| Problem to solve |
Copy every line of the following data that includes the string "from".

[Start of Attachment]

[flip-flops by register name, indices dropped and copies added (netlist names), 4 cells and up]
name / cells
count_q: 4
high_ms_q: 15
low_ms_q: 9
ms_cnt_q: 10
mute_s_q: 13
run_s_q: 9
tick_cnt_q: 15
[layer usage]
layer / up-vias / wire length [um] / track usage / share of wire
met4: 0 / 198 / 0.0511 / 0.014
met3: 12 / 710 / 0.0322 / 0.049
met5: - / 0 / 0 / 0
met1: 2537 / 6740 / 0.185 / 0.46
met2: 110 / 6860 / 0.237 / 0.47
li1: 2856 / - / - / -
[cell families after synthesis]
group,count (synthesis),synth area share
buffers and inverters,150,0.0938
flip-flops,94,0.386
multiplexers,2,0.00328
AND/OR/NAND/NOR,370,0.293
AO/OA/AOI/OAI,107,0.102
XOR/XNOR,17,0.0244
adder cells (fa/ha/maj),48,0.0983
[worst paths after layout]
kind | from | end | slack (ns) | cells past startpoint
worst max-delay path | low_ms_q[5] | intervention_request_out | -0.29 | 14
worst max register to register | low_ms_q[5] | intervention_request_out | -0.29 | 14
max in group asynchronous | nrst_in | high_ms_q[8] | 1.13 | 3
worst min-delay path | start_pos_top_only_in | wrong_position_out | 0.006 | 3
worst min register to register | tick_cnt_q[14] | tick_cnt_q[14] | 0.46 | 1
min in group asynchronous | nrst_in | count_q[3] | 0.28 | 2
`src/verilog/prsc_pkg.sv`:
```
// Package: register map, field layout and decode helpers for the clock control block
`default_nettype none
package prsc_pkg;

  // ==========================================================================
  // Register indices (byte address is four times the index)
  localparam int unsigned   IDX_W                = 15;
  localparam logic [14:0]   IDX_FAST_PRESCALER   = 15'h701a;
  localparam logic [14:0]   IDX_SLOW_PRESCALER   = 15'h701b;
  localparam logic [14:0]   IDX_PERIPH_CLK_EN    = 15'h701c;
  localparam logic [14:0]   IDX_LOW_POWER_0      = 15'h701e;
  localparam logic [14:0]   IDX_LOW_POWER_1      = 15'h701f;
  localparam logic [14:0]   IDX_PLL_RATIO        = 15'h7021;
  localparam logic [14:0]   IDX_SYS_CTRL_STATUS  = 15'h7022;
  localparam logic [14:0]   IDX_WD_COUNT         = 15'h7023;
  localparam logic [14:0]   IDX_WD_KEY           = 15'h7025;
  localparam logic [14:0]   IDX_WD_CONTROL       = 15'h7029;
  localparam logic [14:0]   IDX_PROTECT_CONTROL  = 15'h7030;
  localparam logic [14:0]   IDX_CLOCK_STATUS     = 15'h7031;

  // ==========================================================================
  // Field layout and reset values
  localparam int unsigned   REG_W                = 16;
  localparam int unsigned   RATIO_W              = 4;
  localparam logic [3:0]    RATIO_RESET          = 4'h0;
  localparam logic [3:0]    RATIO_BYPASS         = 4'h0;
  localparam logic [3:0]    RATIO_CODE_MAX       = 4'ha;
  localparam logic [15:0]   CFG_RESET            = 16'h0000;
  localparam int unsigned   PROT_OPEN_BIT        = 0;
  localparam int unsigned   STAT_LOCKED_BIT      = 0;
  localparam int unsigned   STAT_DISABLED_BIT    = 1;
  localparam int unsigned   STAT_PLL_ON_BIT      = 2;
  localparam logic [3:0]    NUM_ONE              = 4'h1;
  localparam logic [1:0]    DEN_ONE              = 2'h1;
  localparam logic [1:0]    DEN_TWO              = 2'h2;
  localparam int unsigned   LOCK_CYCLES_DEFAULT  = 131072;

  // ==========================================================================
  // AXI responses
  localparam logic [1:0]    RESP_OKAY            = 2'h0;
  localparam logic [1:0]    RESP_SLVERR          = 2'h2;
  localparam logic [1:0]    RESP_DECERR          = 2'h3;

  // Storage slots first, so a slot doubles as the storage index
  typedef enum {
    SL_FAST, SL_SLOW, SL_PCLK, SL_LPM0, SL_LPM1, SL_SYSTEM_CONTROL_STATUS, SL_WATCHDOG_SERVICE_KEY, SL_WATCHDOG_CONTROL,
    SL_PLL, SL_WDCNT, SL_PROT, SL_CSTAT, SL_NONE
  } prsc_slot_e;

  localparam int unsigned   CFG_N                = 8;

  function automatic prsc_slot_e prsc_slot_of(input logic [14:0] idx);
    case (idx)
      IDX_FAST_PRESCALER:  prsc_slot_of = SL_FAST;
      IDX_SLOW_PRESCALER:  prsc_slot_of = SL_SLOW;
      IDX_PERIPH_CLK_EN:   prsc_slot_of = SL_PCLK;
      IDX_LOW_POWER_0:     prsc_slot_of = SL_LPM0;
      IDX_LOW_POWER_1:     prsc_slot_of = SL_LPM1;
      IDX_PLL_RATIO:       prsc_slot_of = SL_PLL;
      IDX_SYS_CTRL_STATUS: prsc_slot_of = SL_SYSTEM_CONTROL_STATUS;
      IDX_WD_COUNT:        prsc_slot_of = SL_WDCNT;
      IDX_WD_KEY:          prsc_slot_of = SL_WATCHDOG_SERVICE_KEY;
      IDX_WD_CONTROL:      prsc_slot_of = SL_WATCHDOG_CONTROL;
      IDX_PROTECT_CONTROL: prsc_slot_of = SL_PROT;
      IDX_CLOCK_STATUS:    prsc_slot_of = SL_CSTAT;
      default:             prsc_slot_of = SL_NONE;
    endcase
  endfunction : prsc_slot_of

  // Every documented register except the protection control and clock status sits behind the protection gate
  function automatic logic prsc_guarded(input prsc_slot_e s);
    prsc_guarded = (s != SL_PROT) && (s != SL_CSTAT) && (s != SL_NONE);
  endfunction : prsc_guarded

  function automatic logic [15:0] prsc_merge(input logic [15:0] old,
                                             input logic [15:0] wd,
                                             input logic [1:0]  ws);
    prsc_merge = {ws[1] ? wd[15:8] : old[15:8], ws[0] ? wd[7:0] : old[7:0]};
  endfunction : prsc_merge

endpackage : prsc_pkg

`default_nettype wire

```
`src/verilog/prsc_pll_ctrl.sv`:
```
// PLL ratio decode and lock wait counter
`timescale 1ns/100ps
`default_nettype none

module prsc_pll_ctrl
  import prsc_pkg::*;
#(
  parameter int unsigned LOCK_CYCLES = LOCK_CYCLES_DEFAULT
) (
  input  wire logic               aclk,
  input  wire logic               ext_reset_n,
  input  wire logic [RATIO_W-1:0] ratio,
  input  wire logic               pll_disabled,
  input  wire logic               restart,
  output logic                    pll_on,
  output logic      [RATIO_W-1:0] clk_num,
  output logic      [1:0]         clk_den,
  output logic                    locked
);

  localparam int unsigned CNT_W = $clog2(LOCK_CYCLES + 1);
  localparam logic [CNT_W-1:0] CNT_LOAD = CNT_W'(LOCK_CYCLES);

  if (LOCK_CYCLES < 1) begin : g_bad_lock
    $error("LOCK_CYCLES must be at least one");
  end

  logic [CNT_W-1:0] lock_cnt;

  // ==========================================================================
  // Ratio decode: clock = input * num / den
  always_comb begin
    pll_on  = !pll_disabled && (ratio != RATIO_BYPASS);
    clk_num = NUM_ONE;
    clk_den = DEN_TWO;
    if (pll_disabled) begin
      clk_den = DEN_ONE;
    end else if (ratio != RATIO_BYPASS) begin
      clk_num = ratio;
    end
  end

  // ==========================================================================
  // Lock wait, counted in input clock cycles; a bypassed PLL needs none
  always_ff @(posedge aclk) begin
    if (!ext_reset_n) begin
      lock_cnt <= '0;
    end else if (restart) begin
      lock_cnt <= CNT_LOAD;
    end else if (lock_cnt != '0) begin
      lock_cnt <= lock_cnt - CNT_W'(1);
    end
  end

  assign locked = !pll_on || (lock_cnt == '0);

endmodule : prsc_pll_ctrl

`default_nettype wire

```
`src/verilog/prsc_top.sv`:
```
// Top: AXI4-Lite register slave for the PLL ratio and system clock control group
`timescale 1ns/100ps
`default_nettype none


module prsc_top
  import prsc_pkg::*;
#(
  parameter int unsigned ADDR_W      = 17,
  parameter int unsigned LOCK_CYCLES = LOCK_CYCLES_DEFAULT
) (
  input  wire logic               aclk,
  input  wire logic               aresetn,
  input  wire logic               external_reset_pin_n,
  input  wire logic               pll_disable_pin_n,
  // AXI4-Lite slave
  input  wire logic [ADDR_W-1:0]  awaddr,
  input  wire logic               awvalid,
  output logic                    awready,
  input  wire logic [31:0]        wdata,
  input  wire logic [3:0]         wstrb,
  input  wire logic               wvalid,
  output logic                    wready,
  output logic      [1:0]         bresp,
  output logic                    bvalid,
  input  wire logic               bready,
  input  wire logic [ADDR_W-1:0]  araddr,
  input  wire logic               arvalid,
  output logic                    arready,
  output logic      [31:0]        rdata,
  output logic      [1:0]         rresp,
  output logic                    rvalid,
  input  wire logic               rready,
  // Clock generation controls
  output logic                    pll_enable,
  output logic      [RATIO_W-1:0] pll_mult,
  output logic      [RATIO_W-1:0] cpu_clock_in_num,
  output logic      [1:0]         cpu_clock_in_den,
  output logic      [RATIO_W-1:0] system_clock_out_num,
  output logic      [1:0]         system_clock_out_den,
  output logic                    pll_locked,
  output logic                    protected_write_enable,
  // Peripheral clocking, low-power and watchdog settings
  output logic      [REG_W-1:0]   fast_prescaler,
  output logic      [REG_W-1:0]   slow_prescaler,
  output logic      [REG_W-1:0]   periph_clk_enables,
  output logic      [REG_W-1:0]   low_power_ctrl0,
  output logic      [REG_W-1:0]   low_power_ctrl1,
  output logic      [REG_W-1:0]   watchdog_ctrl
);

  if (ADDR_W < IDX_W + 2) begin : g_bad_addr
    $error("ADDR_W too narrow for the register map");
  end

  // The lock counter needs a nonzero load
  if (LOCK_CYCLES < 1) begin : g_bad_lock
    $error("LOCK_CYCLES must be at least one");
  end

  // ==========================================================================
  // Declarations
  logic                    sys_reset;
  logic [REG_W-1:0]        cfg [CFG_N];
  logic [RATIO_W-1:0]      pll_ratio_register;
  logic                    pll_disabled;
  logic                    aw_held;
  logic                    w_held;
  logic [IDX_W-1:0]        aw_idx;
  logic [REG_W-1:0]        w_data;
  logic [1:0]              w_strb;
  prsc_slot_e              wr_slot;
  prsc_slot_e              rd_slot;
  logic                    wr_go;
  logic [1:0]              next_bresp;
  logic [REG_W-1:0]        wr_merged;
  logic                    wr_store;
  logic                    ratio_write;
  logic [31:0]             next_rdata;
  logic [1:0]              next_rresp;
  logic                    dec_pll_on;
  logic [RATIO_W-1:0]      dec_num;
  logic [1:0]              dec_den;
  logic                    dec_locked;

  // ==========================================================================
  // Helpers
  function automatic logic [IDX_W-1:0] word_idx(input logic [ADDR_W-1:0] a);
    word_idx = a[IDX_W+1:2];
  endfunction : word_idx

  // Slots past storage fold onto slot 0; their value is never used
  function automatic int cfg_slot(input prsc_slot_e s);
    cfg_slot = (s < SL_PLL) ? int'(s) : 0;
  endfunction : cfg_slot

  // Either reset clears the ordinary state; only the pin clears the ratio
  assign sys_reset = !aresetn || !external_reset_pin_n;

  // ==========================================================================
  // Strap capture
  // The strap is sampled for as long as the pin reset is held, so its level
  // at release is what counts; a debug reset keeps the captured mode.
  always_ff @(posedge aclk) begin
    if (!external_reset_pin_n) begin
      pll_disabled <= !pll_disable_pin_n;
    end
  end

  // ==========================================================================
  // Write channel
  assign wr_slot = prsc_slot_of(aw_idx);
  // One response in flight; the next pair waits for it
  assign wr_go   = aw_held && w_held && !bvalid;
  assign wr_merged = (wr_slot == SL_PLL)
                   ? prsc_merge({{(REG_W-RATIO_W){1'b0}}, pll_ratio_register},
                                w_data, w_strb)
                   : prsc_merge(cfg[cfg_slot(wr_slot)],
                                w_data, w_strb);

  always_comb begin
    next_bresp = RESP_OKAY;
    wr_store   = 1'b0;
    if (wr_slot == SL_NONE) begin
      next_bresp = RESP_DECERR;
    end else if (prsc_guarded(wr_slot) && !protected_write_enable) begin
      next_bresp = RESP_SLVERR;
    end else if (wr_slot == SL_PLL && wr_merged[RATIO_W-1:0] > RATIO_CODE_MAX) begin
      // Reserved codes never reach the PLL; the old ratio stays
      next_bresp = RESP_SLVERR;
    end else begin
      wr_store = 1'b1;
    end
  end

  assign ratio_write = wr_go && wr_store && (wr_slot == SL_PLL);

  // Address and data are taken independently, in either order
  always_ff @(posedge aclk) begin
    if (sys_reset) begin
      aw_held <= 1'b0;
      aw_idx  <= '0;
      awready <= 1'b0;
    end else if (awvalid && awready) begin
      aw_held <= 1'b1;
      aw_idx  <= word_idx(awaddr);
      awready <= 1'b0;
    end else begin
      if (wr_go) begin
        aw_held <= 1'b0;
      end
      if (!aw_held && !bvalid) begin
        awready <= 1'b1;
      end
    end
  end

  always_ff @(posedge aclk) begin
    if (sys_reset) begin
      w_held <= 1'b0;
      w_data <= '0;
      w_strb <= '0;
      wready <= 1'b0;
    end else if (wvalid && wready) begin
      w_held <= 1'b1;
      w_data <= wdata[REG_W-1:0];
      w_strb <= wstrb[1:0];
      wready <= 1'b0;
    end else begin
      if (wr_go) begin
        w_held <= 1'b0;
      end
      if (!w_held && !bvalid) begin
        wready <= 1'b1;
      end
    end
  end

  // Response waits for both halves; a lone beat stays parked
  always_ff @(posedge aclk) begin
    if (sys_reset) begin
      bvalid <= 1'b0;
      bresp  <= RESP_OKAY;
    end else if (wr_go) begin
      bvalid <= 1'b1;
      bresp  <= next_bresp;
    end else if (bvalid && bready) begin
      bvalid <= 1'b0;
    end
  end

  // ==========================================================================
  // Register storage
  // Only the storage slots live in cfg; the ratio and the gate have registers of their own
  always_ff @(posedge aclk) begin
    if (sys_reset) begin
      for (int i = 0; i < CFG_N; i++) begin
        cfg[i] <= CFG_RESET;
      end
    end else if (wr_go && wr_store && wr_slot < SL_PLL) begin
      cfg[int'(wr_slot)] <= wr_merged;
    end
  end

  // A debug reset must not disturb a running clock ratio
  always_ff @(posedge aclk) begin
    if (!external_reset_pin_n) begin
      pll_ratio_register <= RATIO_RESET;
    end else if (ratio_write) begin
      pll_ratio_register <= wr_merged[RATIO_W-1:0];
    end
  end

  // The gate itself stays reachable, otherwise it could never be opened
  always_ff @(posedge aclk) begin
    if (sys_reset) begin
      protected_write_enable <= 1'b0;
    end else if (wr_go && wr_slot == SL_PROT) begin
      if (w_strb[0]) begin
        protected_write_enable <= w_data[PROT_OPEN_BIT];
      end
    end
  end

  // ==========================================================================
  // Read channel: answer one cycle after the address is taken
  assign rd_slot = prsc_slot_of(word_idx(araddr));

  // A closed gate blanks read data too, so nothing leaks
  always_comb begin
    next_rdata = '0;
    next_rresp = RESP_OKAY;
    if (rd_slot == SL_NONE) begin
      next_rresp = RESP_DECERR;
    end else if (prsc_guarded(rd_slot) && !protected_write_enable) begin
      next_rresp = RESP_SLVERR;
    end else begin
      case (rd_slot)
        SL_PLL: begin
          next_rdata[RATIO_W-1:0] = pll_ratio_register;
        end
        SL_WDCNT: begin
          next_rdata = '0;
        end
        SL_PROT: begin
          next_rdata[PROT_OPEN_BIT] = protected_write_enable;
        end
        SL_CSTAT: begin
          next_rdata[STAT_LOCKED_BIT]   = pll_locked;
          next_rdata[STAT_DISABLED_BIT] = pll_disabled;
          next_rdata[STAT_PLL_ON_BIT]   = pll_enable;
        end
        default: begin
          next_rdata[REG_W-1:0] = cfg[cfg_slot(rd_slot)];
        end
      endcase
    end
  end

  // Data latched at the address handshake, held until taken
  always_ff @(posedge aclk) begin
    if (sys_reset) begin
      arready <= 1'b0;
      rvalid  <= 1'b0;
      rdata   <= '0;
      rresp   <= RESP_OKAY;
    end else if (arvalid && arready) begin
      arready <= 1'b0;
      rvalid  <= 1'b1;
      rdata   <= next_rdata;
      rresp   <= next_rresp;
    end else if (rvalid && rready) begin
      rvalid  <= 1'b0;
    end else if (!rvalid) begin
      arready <= 1'b1;
    end
  end

  // ==========================================================================
  // Clock ratio decode and lock wait
  prsc_pll_ctrl #(
    .LOCK_CYCLES (LOCK_CYCLES)
  ) u_pll_ctrl (
    .aclk         (aclk),
    .ext_reset_n  (external_reset_pin_n),
    .ratio        (pll_ratio_register),
    .pll_disabled (pll_disabled),
    .restart      (ratio_write),
    .pll_on       (dec_pll_on),
    .clk_num      (dec_num),
    .clk_den      (dec_den),
    .locked       (dec_locked)
  );

  // Both clock ratio outputs load from one decode on the same edge,
  // so the two can never disagree, not even for a cycle.
  always_ff @(posedge aclk) begin
    if (!external_reset_pin_n) begin
      cpu_clock_in_num     <= NUM_ONE;
      cpu_clock_in_den     <= DEN_TWO;
      system_clock_out_num <= NUM_ONE;
      system_clock_out_den <= DEN_TWO;
    end else begin
      cpu_clock_in_num     <= dec_num;
      cpu_clock_in_den     <= dec_den;
      system_clock_out_num <= dec_num;
      system_clock_out_den <= dec_den;
    end
  end

  // PLL controls follow the pin reset only, like the ratio
  always_ff @(posedge aclk) begin
    if (!external_reset_pin_n) begin
      pll_enable <= 1'b0;
      pll_mult   <= RATIO_RESET;
      pll_locked <= 1'b1;
    end else begin
      pll_enable <= dec_pll_on;
      pll_mult   <= dec_pll_on ? pll_ratio_register : RATIO_BYPASS;
      pll_locked <= dec_locked;
    end
  end

  // ==========================================================================
  // Settings handed to the prescalers, clock gates, low-power and watchdog
  assign fast_prescaler     = cfg[int'(SL_FAST)];
  assign slow_prescaler     = cfg[int'(SL_SLOW)];
  assign periph_clk_enables = cfg[int'(SL_PCLK)];
  assign low_power_ctrl0    = cfg[int'(SL_LPM0)];
  assign low_power_ctrl1    = cfg[int'(SL_LPM1)];
  assign watchdog_ctrl      = cfg[int'(SL_WATCHDOG_CONTROL)];

endmodule : prsc_top

`default_nettype wire

```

[End of Attachment]

| Result for this exercise |
kind | from | end | slack (ns) | cells past startpoint
  // Both clock ratio outputs load from one decode on the same edge,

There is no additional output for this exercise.